● Activity: Somewhere below are a line with "wire [1:0] vm1 = v[1:0] - 2'd1;" and a later line with "st_n1 <= 1'b0;". Output exactly those lines and all lines between them.

[Dataset entries]
......

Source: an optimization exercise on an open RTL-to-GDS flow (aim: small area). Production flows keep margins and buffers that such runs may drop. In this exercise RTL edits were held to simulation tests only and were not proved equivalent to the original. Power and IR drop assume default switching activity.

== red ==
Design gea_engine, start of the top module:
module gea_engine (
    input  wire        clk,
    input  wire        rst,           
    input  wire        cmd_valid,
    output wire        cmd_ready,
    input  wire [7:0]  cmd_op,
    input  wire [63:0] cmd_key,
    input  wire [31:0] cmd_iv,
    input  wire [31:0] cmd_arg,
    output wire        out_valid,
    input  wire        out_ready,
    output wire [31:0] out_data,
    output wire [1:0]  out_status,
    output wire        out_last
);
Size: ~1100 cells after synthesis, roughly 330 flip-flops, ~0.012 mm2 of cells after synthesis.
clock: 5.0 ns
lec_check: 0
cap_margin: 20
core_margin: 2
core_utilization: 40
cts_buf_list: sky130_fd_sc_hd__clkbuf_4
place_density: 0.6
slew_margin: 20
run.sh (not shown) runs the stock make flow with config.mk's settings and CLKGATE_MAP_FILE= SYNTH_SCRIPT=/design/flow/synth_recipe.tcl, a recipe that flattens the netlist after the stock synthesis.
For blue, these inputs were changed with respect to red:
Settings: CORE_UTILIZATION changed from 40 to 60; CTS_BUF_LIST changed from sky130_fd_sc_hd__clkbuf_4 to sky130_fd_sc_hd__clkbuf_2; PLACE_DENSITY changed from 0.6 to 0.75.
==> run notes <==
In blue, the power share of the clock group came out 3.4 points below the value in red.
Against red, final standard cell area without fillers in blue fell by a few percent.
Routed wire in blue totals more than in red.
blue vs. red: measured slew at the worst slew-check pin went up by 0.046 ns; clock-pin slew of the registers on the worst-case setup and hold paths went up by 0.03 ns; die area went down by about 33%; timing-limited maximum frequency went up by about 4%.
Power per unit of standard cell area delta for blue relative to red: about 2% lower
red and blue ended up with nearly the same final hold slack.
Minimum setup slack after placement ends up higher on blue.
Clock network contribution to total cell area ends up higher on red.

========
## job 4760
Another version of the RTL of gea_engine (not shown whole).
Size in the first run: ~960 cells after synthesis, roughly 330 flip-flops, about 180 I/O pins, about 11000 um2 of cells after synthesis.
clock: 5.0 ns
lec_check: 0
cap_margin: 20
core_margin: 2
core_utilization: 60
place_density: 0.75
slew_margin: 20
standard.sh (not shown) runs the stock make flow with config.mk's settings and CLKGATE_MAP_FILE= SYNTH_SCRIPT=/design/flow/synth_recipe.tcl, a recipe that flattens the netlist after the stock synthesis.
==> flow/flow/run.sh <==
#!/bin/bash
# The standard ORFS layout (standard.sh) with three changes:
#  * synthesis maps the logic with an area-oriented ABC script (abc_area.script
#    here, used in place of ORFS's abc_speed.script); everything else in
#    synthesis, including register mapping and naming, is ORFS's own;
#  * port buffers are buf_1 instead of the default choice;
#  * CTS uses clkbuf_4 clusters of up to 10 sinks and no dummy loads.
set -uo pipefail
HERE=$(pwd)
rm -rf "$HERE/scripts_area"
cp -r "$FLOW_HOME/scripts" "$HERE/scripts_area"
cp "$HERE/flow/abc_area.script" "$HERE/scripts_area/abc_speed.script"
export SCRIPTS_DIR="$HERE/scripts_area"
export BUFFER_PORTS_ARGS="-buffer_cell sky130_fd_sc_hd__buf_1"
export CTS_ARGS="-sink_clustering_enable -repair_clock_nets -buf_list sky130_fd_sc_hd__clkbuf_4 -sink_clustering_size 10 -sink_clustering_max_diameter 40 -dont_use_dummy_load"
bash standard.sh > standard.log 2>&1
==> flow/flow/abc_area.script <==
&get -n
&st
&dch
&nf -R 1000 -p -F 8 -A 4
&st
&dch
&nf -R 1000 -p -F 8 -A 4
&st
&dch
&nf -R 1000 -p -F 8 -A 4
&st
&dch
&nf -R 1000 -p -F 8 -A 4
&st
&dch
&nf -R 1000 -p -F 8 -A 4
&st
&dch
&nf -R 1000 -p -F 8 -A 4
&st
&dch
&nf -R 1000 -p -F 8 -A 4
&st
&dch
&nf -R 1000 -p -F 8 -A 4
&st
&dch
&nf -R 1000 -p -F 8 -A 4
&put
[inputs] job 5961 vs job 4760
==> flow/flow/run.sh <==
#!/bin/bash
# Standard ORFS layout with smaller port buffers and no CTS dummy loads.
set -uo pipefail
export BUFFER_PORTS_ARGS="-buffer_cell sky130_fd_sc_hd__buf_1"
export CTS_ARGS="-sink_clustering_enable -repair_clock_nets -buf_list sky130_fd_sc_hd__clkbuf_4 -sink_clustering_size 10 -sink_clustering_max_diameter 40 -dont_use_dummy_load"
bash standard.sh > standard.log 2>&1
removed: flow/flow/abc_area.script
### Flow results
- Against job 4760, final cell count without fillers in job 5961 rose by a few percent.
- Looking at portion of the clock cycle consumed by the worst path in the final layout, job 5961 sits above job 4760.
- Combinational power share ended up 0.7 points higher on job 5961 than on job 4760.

......

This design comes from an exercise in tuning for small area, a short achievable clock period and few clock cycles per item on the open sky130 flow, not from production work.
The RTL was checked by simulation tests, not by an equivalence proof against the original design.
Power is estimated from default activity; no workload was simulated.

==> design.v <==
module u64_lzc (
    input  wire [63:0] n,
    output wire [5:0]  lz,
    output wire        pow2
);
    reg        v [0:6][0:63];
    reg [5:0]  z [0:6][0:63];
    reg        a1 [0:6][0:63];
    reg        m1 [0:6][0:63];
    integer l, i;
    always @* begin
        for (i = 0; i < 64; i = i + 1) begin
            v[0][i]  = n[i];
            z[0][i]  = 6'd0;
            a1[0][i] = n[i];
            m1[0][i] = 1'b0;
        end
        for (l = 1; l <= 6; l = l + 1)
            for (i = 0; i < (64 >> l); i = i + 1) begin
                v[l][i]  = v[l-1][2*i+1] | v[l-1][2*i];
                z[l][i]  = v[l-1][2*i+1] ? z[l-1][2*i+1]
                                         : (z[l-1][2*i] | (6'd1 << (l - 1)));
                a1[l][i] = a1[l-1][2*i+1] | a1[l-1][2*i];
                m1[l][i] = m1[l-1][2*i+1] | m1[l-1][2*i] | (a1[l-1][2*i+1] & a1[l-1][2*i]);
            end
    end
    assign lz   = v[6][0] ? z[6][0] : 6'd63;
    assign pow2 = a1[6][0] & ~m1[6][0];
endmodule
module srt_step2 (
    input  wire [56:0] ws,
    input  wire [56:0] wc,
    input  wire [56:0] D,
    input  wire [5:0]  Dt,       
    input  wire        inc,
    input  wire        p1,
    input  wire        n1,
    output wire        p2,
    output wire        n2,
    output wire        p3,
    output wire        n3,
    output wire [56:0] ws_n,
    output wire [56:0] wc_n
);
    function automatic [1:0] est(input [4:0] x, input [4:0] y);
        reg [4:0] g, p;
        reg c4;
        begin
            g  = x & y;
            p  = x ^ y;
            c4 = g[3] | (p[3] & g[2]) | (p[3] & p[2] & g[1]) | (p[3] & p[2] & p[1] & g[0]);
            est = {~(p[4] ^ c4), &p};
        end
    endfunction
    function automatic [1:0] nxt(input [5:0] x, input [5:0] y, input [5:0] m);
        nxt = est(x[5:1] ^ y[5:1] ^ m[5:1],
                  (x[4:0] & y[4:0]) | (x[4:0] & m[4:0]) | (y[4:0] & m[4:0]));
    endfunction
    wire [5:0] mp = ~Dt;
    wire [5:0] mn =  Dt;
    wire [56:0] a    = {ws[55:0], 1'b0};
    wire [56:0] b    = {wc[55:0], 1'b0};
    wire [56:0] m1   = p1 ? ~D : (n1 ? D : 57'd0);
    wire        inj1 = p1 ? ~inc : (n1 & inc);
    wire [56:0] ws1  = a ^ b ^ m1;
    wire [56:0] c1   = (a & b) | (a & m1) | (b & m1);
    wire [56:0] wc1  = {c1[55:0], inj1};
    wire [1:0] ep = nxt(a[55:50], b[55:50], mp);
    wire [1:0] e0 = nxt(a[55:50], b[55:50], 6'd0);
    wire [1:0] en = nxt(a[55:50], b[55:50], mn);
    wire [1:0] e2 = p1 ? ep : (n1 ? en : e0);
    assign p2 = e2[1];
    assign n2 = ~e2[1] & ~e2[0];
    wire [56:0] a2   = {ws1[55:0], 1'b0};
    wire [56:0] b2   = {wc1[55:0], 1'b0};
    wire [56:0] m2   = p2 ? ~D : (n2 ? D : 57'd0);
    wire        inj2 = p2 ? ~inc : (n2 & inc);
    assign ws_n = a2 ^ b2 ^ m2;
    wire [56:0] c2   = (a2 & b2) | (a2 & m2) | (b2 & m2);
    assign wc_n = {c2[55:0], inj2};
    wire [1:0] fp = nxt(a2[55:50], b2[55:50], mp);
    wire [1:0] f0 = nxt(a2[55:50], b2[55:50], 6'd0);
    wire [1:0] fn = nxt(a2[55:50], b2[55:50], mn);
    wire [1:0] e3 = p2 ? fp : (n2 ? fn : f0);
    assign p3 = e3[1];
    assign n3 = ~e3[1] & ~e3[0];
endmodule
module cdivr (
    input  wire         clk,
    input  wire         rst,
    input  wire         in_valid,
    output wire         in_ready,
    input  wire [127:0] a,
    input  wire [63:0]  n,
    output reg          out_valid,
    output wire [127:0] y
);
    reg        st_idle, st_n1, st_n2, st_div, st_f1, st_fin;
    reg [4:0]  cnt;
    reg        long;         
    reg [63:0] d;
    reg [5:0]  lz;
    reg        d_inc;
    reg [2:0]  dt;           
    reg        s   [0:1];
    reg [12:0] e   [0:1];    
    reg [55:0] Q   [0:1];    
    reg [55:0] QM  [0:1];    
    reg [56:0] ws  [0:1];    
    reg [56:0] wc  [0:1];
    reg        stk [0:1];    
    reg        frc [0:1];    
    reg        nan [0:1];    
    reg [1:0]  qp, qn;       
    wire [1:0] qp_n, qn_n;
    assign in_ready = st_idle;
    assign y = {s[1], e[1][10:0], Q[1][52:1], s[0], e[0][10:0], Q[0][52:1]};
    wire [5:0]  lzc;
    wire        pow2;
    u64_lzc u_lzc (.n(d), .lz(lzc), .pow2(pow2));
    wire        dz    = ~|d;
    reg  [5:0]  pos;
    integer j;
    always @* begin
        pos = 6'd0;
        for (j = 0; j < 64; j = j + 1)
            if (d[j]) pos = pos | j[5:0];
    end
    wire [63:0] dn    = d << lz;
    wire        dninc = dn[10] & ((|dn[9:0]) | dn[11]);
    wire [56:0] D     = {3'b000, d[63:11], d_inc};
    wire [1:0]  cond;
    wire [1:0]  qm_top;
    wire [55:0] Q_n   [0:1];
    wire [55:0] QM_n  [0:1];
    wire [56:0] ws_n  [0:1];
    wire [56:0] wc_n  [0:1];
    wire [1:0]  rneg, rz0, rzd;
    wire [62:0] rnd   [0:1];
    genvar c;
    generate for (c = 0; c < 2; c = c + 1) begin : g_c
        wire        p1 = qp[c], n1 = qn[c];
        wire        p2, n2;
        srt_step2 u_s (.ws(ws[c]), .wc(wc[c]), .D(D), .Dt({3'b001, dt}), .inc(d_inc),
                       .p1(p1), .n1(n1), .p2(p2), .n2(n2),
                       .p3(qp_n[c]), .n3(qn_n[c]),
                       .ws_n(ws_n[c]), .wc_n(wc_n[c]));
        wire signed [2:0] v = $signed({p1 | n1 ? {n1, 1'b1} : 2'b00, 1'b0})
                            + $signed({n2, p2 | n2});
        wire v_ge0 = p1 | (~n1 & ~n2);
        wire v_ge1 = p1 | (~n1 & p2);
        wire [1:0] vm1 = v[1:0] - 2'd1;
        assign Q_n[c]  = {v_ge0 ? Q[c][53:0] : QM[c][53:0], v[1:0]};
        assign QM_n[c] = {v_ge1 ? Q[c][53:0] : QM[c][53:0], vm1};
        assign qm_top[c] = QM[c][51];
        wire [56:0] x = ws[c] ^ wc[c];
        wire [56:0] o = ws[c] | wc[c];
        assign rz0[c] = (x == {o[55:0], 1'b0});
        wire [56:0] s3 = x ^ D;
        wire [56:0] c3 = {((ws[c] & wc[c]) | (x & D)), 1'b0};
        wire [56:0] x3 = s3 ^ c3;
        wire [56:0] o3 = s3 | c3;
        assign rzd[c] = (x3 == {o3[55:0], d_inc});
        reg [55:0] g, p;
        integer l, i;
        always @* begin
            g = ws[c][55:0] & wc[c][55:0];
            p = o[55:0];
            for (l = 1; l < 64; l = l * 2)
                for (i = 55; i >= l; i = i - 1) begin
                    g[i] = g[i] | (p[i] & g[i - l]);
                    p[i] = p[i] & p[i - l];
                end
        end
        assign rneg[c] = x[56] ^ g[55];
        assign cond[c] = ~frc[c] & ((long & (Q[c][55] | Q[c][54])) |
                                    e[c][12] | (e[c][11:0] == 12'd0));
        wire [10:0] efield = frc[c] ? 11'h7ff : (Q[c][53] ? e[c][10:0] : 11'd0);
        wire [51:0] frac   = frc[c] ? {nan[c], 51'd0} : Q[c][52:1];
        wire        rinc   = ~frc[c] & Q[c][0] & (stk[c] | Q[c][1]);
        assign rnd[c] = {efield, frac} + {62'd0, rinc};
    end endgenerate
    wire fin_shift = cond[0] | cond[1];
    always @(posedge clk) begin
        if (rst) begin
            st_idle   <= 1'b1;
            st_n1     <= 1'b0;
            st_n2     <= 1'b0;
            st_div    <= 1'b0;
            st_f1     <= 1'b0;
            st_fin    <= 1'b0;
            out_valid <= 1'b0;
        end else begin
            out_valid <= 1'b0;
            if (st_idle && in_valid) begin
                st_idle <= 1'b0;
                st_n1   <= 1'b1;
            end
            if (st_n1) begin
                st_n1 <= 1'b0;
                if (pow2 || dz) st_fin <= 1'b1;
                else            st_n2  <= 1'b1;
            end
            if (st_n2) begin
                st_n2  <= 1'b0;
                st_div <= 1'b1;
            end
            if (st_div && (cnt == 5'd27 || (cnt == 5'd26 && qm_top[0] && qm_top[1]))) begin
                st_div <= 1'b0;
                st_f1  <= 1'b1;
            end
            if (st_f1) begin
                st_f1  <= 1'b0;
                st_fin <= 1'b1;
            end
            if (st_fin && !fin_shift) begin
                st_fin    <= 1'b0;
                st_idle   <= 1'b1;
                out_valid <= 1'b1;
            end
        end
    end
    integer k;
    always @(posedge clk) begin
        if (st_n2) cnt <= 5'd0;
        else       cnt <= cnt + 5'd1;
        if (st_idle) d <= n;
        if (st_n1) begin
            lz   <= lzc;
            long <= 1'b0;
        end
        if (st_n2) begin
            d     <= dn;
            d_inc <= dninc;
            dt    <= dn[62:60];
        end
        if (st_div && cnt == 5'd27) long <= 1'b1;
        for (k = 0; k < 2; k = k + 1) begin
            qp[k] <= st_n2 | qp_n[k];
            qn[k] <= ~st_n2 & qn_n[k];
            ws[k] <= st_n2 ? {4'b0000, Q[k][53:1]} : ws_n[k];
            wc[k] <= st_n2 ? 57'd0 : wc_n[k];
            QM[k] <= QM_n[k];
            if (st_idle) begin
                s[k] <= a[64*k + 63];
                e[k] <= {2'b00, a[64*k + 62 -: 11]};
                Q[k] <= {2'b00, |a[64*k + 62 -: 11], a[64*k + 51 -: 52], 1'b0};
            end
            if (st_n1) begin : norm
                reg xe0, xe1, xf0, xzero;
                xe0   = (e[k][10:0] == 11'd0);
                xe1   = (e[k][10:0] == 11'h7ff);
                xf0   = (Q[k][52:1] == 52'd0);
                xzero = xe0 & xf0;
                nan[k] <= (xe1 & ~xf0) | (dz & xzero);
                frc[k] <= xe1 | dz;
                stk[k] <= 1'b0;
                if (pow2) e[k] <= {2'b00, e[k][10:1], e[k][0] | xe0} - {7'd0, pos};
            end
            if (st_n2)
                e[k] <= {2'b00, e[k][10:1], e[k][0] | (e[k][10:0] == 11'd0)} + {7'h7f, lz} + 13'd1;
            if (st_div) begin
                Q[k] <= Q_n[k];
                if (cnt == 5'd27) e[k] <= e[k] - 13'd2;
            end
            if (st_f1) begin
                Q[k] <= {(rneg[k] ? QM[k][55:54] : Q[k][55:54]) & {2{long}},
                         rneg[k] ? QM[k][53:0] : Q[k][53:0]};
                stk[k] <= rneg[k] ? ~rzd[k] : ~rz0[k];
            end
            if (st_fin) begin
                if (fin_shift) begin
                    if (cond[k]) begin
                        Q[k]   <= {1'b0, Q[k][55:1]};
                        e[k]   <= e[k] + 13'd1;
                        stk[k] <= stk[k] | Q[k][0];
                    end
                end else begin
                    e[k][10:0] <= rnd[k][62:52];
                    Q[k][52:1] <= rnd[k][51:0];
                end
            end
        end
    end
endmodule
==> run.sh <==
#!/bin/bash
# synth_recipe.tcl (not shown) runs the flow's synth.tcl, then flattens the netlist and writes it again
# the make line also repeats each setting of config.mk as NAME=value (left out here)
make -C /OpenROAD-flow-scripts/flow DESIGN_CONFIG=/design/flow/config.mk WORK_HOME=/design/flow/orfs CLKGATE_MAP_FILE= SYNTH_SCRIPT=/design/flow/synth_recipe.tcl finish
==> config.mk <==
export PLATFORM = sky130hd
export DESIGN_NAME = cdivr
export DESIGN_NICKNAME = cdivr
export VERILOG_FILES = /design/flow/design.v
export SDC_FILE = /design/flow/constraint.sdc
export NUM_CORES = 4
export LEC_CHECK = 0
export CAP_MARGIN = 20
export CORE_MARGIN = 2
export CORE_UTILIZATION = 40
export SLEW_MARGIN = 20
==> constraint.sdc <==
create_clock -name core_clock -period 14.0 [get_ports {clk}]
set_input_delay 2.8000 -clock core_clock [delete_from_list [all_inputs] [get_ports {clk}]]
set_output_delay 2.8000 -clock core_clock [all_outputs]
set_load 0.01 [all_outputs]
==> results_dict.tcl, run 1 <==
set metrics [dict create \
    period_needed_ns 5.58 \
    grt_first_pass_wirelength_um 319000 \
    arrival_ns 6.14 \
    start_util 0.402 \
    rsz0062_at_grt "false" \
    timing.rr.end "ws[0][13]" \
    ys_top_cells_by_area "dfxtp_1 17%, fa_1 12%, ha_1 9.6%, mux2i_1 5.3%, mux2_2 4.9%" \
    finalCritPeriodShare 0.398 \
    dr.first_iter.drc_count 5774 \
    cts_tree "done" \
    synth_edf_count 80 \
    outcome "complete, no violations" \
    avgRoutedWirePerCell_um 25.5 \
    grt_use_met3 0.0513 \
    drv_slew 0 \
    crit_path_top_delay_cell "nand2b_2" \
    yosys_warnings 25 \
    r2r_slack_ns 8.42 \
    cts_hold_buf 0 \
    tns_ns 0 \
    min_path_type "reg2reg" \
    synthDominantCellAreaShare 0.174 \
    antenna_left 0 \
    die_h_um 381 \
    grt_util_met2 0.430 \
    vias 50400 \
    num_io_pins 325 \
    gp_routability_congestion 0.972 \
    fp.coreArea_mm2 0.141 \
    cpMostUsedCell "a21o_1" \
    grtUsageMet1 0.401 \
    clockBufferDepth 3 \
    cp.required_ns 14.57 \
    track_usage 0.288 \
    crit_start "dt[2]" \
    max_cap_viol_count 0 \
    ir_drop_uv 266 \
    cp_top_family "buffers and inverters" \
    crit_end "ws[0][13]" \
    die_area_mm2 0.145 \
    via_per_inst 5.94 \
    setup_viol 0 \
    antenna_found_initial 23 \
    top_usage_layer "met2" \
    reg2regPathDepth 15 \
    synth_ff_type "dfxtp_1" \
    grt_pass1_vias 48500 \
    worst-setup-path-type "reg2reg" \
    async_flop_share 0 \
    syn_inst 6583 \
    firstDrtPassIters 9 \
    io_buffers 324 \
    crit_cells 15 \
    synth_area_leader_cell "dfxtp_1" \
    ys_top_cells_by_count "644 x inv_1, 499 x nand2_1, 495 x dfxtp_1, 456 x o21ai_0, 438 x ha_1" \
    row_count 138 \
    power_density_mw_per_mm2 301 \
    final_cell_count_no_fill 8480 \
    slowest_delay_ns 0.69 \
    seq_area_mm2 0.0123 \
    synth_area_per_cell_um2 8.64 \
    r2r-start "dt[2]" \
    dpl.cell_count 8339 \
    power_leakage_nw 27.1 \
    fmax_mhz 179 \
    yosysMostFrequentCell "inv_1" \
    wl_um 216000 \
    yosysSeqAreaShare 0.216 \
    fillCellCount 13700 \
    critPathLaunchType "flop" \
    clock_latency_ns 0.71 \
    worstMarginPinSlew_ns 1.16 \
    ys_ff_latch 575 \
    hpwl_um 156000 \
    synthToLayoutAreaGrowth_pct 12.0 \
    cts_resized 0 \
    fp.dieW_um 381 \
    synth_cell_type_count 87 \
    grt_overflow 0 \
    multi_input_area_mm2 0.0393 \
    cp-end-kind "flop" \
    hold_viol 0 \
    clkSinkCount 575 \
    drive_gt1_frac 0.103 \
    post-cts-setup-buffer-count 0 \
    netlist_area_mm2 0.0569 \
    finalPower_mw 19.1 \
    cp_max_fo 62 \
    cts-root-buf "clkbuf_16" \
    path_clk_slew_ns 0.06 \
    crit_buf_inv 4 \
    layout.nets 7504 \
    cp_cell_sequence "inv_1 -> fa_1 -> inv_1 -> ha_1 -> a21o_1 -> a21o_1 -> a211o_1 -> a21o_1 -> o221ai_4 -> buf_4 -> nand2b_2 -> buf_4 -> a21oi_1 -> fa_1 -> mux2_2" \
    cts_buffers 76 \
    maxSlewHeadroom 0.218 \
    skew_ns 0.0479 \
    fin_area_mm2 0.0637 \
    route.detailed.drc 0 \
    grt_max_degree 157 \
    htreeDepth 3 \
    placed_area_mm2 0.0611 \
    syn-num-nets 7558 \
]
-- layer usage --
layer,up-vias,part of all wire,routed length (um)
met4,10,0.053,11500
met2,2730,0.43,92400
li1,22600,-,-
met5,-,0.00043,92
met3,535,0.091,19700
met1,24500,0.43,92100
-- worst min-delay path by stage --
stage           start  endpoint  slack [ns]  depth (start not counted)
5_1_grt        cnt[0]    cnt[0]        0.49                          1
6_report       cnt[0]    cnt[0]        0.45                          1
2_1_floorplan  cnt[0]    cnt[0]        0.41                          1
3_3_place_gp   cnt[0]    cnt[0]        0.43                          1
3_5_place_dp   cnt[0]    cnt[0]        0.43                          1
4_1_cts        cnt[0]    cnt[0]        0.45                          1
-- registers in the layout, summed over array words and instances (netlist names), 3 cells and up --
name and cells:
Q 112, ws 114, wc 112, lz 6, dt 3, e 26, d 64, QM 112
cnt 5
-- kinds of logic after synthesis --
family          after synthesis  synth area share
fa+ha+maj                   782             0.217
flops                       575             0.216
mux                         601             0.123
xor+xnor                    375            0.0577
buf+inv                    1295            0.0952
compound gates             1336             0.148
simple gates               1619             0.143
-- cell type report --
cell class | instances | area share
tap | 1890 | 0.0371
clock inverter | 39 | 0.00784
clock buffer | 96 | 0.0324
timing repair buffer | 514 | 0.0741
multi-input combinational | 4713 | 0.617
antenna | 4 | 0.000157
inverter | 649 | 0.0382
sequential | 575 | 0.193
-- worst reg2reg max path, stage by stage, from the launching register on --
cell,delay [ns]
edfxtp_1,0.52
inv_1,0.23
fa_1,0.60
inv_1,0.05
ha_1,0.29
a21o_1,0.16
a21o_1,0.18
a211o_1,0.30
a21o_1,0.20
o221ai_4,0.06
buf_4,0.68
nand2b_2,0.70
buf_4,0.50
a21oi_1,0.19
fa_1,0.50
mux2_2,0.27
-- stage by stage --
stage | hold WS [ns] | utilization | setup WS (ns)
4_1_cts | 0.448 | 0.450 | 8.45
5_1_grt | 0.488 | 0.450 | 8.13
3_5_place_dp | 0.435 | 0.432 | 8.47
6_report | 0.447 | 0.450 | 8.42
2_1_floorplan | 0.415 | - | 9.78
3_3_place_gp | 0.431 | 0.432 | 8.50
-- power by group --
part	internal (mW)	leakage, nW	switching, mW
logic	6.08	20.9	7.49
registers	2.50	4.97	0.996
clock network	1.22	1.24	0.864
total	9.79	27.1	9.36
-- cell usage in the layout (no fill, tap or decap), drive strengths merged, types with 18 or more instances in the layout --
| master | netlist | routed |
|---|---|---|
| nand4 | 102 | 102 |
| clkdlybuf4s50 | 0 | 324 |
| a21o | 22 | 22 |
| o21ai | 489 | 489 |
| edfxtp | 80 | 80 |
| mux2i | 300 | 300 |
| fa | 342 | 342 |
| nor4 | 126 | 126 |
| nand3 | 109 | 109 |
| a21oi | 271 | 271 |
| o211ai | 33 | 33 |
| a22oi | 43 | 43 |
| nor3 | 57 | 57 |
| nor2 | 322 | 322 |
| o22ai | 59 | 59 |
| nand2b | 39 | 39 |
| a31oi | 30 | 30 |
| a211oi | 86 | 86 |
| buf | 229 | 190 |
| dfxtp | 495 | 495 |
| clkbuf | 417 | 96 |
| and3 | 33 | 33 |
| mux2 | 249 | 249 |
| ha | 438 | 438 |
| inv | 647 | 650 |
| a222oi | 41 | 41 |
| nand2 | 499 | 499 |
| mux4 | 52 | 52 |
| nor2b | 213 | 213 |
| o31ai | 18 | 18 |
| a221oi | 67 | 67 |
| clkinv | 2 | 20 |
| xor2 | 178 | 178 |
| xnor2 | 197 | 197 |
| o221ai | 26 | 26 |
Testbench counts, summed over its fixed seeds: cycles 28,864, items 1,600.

......

● Solved exercise:
        wire [1:0] vm1 = v[1:0] - 2'd1;
        assign Q_n[c]  = {v_ge0 ? Q[c][53:0] : QM[c][53:0], v[1:0]};
        assign QM_n[c] = {v_ge1 ? Q[c][53:0] : QM[c][53:0], vm1};
        assign qm_top[c] = QM[c][51];
        wire [56:0] x = ws[c] ^ wc[c];
        wire [56:0] o = ws[c] | wc[c];
        assign rz0[c] = (x == {o[55:0], 1'b0});
        wire [56:0] s3 = x ^ D;
        wire [56:0] c3 = {((ws[c] & wc[c]) | (x & D)), 1'b0};
        wire [56:0] x3 = s3 ^ c3;
        wire [56:0] o3 = s3 | c3;
        assign rzd[c] = (x3 == {o3[55:0], d_inc});
        reg [55:0] g, p;
        integer l, i;
        always @* begin
            g = ws[c][55:0] & wc[c][55:0];
            p = o[55:0];
            for (l = 1; l < 64; l = l * 2)
                for (i = 55; i >= l; i = i - 1) begin
                    g[i] = g[i] | (p[i] & g[i - l]);
                    p[i] = p[i] & p[i - l];
                end
        end
        assign rneg[c] = x[56] ^ g[55];
        assign cond[c] = ~frc[c] & ((long & (Q[c][55] | Q[c][54])) |
                                    e[c][12] | (e[c][11:0] == 12'd0));
        wire [10:0] efield = frc[c] ? 11'h7ff : (Q[c][53] ? e[c][10:0] : 11'd0);
        wire [51:0] frac   = frc[c] ? {nan[c], 51'd0} : Q[c][52:1];
        wire        rinc   = ~frc[c] & Q[c][0] & (stk[c] | Q[c][1]);
        assign rnd[c] = {efield, frac} + {62'd0, rinc};
    end endgenerate
    wire fin_shift = cond[0] | cond[1];
    always @(posedge clk) begin
        if (rst) begin
            st_idle   <= 1'b1;
            st_n1     <= 1'b0;
            st_n2     <= 1'b0;
            st_div    <= 1'b0;
            st_f1     <= 1'b0;
            st_fin    <= 1'b0;
            out_valid <= 1'b0;
        end else begin
            out_valid <= 1'b0;
            if (st_idle && in_valid) begin
                st_idle <= 1'b0;
                st_n1   <= 1'b1;
            end
            if (st_n1) begin
                st_n1 <= 1'b0;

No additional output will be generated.